Но если мой ветреный, приверженный Эолу товарищ так влечет меня к себе, то не для того ли, чтобы обратиться к тебе?! Солнце, довольно ли ты мною? Взгляни на меня! Согласуется ли мое преображение с твоей блистательной сутью? Я сбрил бороду, ибо ее волосы росли вниз, к земле, словно уходящие в почву тоненькие корешки. Но зато голова моя увенчана огненной гривой, и буйные рыжие космы взвиваются к небу, точно языки пламени.
Я — стрела, нацеленная в твое жгучее обиталище — маятник, чей вертикальный луч утверждает твое владычество на земле, я — острие солнечного циферблата, где стрелка тени отмеряет твое движение на небосклоне.
Я — твой свидетель, стоящий на этой земле, как меч, закаленный в твоем обжигающем огне.

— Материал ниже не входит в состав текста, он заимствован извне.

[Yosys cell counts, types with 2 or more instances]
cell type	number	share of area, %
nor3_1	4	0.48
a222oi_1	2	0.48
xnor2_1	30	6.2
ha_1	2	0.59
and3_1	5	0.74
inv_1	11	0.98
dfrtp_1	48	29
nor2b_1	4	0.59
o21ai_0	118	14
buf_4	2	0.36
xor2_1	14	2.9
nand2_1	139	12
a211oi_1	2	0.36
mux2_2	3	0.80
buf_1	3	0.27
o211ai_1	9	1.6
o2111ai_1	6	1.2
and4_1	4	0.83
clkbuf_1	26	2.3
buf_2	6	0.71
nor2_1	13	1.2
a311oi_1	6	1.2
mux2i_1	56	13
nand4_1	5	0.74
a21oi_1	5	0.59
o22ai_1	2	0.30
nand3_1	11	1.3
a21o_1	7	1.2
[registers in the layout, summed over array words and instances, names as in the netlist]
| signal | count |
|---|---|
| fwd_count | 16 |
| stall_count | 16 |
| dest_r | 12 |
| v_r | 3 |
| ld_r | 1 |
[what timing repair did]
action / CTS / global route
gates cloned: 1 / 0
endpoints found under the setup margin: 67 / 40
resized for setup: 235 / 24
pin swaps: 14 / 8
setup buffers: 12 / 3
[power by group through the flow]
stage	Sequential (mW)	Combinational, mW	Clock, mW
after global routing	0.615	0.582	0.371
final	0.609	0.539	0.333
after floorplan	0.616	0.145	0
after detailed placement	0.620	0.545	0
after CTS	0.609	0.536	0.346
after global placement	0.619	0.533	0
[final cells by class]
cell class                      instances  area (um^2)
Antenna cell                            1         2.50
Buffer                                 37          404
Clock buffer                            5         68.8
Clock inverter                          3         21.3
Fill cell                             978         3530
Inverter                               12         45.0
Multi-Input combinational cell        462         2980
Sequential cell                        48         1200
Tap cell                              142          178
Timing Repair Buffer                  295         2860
[config.mk]
export PLATFORM = sky130hd
export DESIGN_NAME = lc3_operate_sequencer
export DESIGN_NICKNAME = d
export VERILOG_FILES = /design/src/rtl/lc3_operate_sequencer.sv
export SDC_FILE = /design/constraint.sdc
export NUM_CORES = 1
export LEC_CHECK = 0
export CAP_MARGIN = 10
export CORE_MARGIN = 2
export CORE_UTILIZATION = 64
export CTS_BUF_LIST = sky130_fd_sc_hd__clkbuf_4
export CTS_CLUSTER_DIAMETER = 200
export CTS_CLUSTER_SIZE = 28
export DETAILED_ROUTE_END_ITERATION = 10
export PLACE_DENSITY = 0.85
export SETUP_SLACK_MARGIN = 0.15
export SYNTH_ARGS = -nofsm -noshare
export SYNTH_HDL_FRONTEND = slang
export SYNTH_SLANG_ARGS = --single-unit
export TNS_END_PERCENT = 10
[constraint.sdc]
create_clock -name clk -period 3.54 [get_ports clk]
set_input_delay 0.708 -clock clk [delete_from_list [all_inputs] [get_ports clk]]
set_output_delay 0.708 -clock clk [all_outputs]
set_load 0.005 [all_outputs]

Дневник. Что более всего изменилось в моей жизни, так это ход времени, его скорость и даже направление. Раньше каждый день и час, каждая минута тяготели, если так можно выразиться, к следующему дню и часу, к следующей минуте, а все они вместе словно бы жаждали того мига, чье краткое небытие создавало род вакуума. Оттого-то время и проходило быстро и плодотворно — чем плодотворнее, тем быстрее, — оставляя позади себя нагромождение памятников и отходов, именуемое моей историей. Возможно, эта хроника, в которую вовлекла меня судьба, после несчастных перипетий «замкнула бы свой круг», вернувшись вспять, к истокам. Но боги хранили в тайне круговорот времени, и моя короткая жизнь казалась мне прямым отрезком с концами, нелепо торчащими в бесконечность, — так по садику в несколько арпанов (Арпан — старинная французская земельная мера (от 35 до 50 аров)) нельзя судить о шарообразности земли. И однако некоторые признаки свидетельствуют о том, что ключи к вечности существуют — по крайней мере в человеческом понимании: взять, например, календарь, где времена года являют вечный возврат к самим себе, или же обыкновенный часовой циферблат со стрелками.

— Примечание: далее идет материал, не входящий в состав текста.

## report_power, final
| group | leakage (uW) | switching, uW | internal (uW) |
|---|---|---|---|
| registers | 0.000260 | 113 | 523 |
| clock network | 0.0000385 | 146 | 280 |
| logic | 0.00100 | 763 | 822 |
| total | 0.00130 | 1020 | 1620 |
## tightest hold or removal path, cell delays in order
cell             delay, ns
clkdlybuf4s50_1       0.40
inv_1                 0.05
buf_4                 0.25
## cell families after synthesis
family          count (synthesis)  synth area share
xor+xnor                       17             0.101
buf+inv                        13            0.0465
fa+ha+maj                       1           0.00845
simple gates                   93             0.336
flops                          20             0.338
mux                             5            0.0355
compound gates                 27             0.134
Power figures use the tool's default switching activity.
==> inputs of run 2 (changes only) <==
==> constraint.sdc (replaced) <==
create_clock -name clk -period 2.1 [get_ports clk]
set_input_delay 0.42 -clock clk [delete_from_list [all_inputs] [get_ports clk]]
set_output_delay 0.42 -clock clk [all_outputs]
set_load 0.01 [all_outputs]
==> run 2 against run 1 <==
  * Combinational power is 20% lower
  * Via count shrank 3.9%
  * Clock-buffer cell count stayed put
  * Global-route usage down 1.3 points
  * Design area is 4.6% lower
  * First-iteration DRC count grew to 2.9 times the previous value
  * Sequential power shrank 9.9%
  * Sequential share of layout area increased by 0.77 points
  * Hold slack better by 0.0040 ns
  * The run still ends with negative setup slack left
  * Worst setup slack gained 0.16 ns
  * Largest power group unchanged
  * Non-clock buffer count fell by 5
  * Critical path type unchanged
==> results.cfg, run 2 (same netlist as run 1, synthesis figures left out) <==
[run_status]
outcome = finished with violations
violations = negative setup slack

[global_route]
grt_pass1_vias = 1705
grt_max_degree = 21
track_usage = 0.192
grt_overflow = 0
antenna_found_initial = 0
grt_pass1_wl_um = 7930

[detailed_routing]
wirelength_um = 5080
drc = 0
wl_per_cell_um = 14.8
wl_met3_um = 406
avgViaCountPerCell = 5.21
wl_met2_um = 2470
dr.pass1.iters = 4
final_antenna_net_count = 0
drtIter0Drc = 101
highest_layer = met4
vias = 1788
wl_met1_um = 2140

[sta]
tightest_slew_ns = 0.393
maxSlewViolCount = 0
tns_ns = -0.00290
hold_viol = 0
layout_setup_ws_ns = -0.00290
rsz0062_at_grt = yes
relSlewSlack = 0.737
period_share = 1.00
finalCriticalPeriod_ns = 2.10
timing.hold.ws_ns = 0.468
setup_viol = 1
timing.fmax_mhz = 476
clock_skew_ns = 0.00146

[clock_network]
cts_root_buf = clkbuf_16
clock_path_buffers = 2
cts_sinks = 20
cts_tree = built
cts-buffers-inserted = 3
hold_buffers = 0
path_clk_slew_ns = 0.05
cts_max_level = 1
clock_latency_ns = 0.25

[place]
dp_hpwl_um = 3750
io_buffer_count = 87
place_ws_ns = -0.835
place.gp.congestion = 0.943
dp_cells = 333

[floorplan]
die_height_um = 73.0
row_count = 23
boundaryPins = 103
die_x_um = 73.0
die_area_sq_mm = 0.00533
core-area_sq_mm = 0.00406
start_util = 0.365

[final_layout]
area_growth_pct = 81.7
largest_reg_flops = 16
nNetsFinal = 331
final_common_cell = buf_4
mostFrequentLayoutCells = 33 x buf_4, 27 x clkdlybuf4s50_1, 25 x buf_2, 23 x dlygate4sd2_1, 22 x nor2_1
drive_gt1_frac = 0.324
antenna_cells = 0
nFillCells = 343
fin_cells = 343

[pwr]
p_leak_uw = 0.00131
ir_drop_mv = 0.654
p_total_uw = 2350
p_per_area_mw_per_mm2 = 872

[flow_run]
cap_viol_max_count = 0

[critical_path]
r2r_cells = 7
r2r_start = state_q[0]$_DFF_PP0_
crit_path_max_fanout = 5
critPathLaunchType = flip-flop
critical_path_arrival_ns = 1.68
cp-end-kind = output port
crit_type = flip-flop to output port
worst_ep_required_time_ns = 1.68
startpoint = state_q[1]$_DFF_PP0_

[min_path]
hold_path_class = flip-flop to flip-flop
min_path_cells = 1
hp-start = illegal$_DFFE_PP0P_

Для меня отныне жизненный цикл сузился до такой малости, что его трудно отличить от мгновения. Круговое движение вершится столь быстро, что больше не отличается от неподвижности.
Можно подумать, будто дни мои восстали. Они больше не переливаются, не переходят один в другой. Теперь они стоят вертикально, гордо утверждаясь в своей истинной ценности. И поскольку они больше не отмечены последовательными этапами очередного, приводимого в исполнение плана, они уподобляются друг другу, как две капли воды, они неразличимо смешиваются у меня в памяти, и мне чудится, будто я живу в од ном-единственном, вечно повторяющемся дне. С тех пор как взрыв уничтожил Мачту-календарь, я ни разу не ощутил потребности вести счет времени. Воспоминание об этом незабвенном злоключении и обо всем, что его подготовило, живет во мне с неизменной яркостью и новизной — вот дополнительное свидетельство тому, что время застыло в тот момент, когда клепсидра разлетелась на куски. И с тех пор мы
— Пятница и я — поселились в вечности, разве не так?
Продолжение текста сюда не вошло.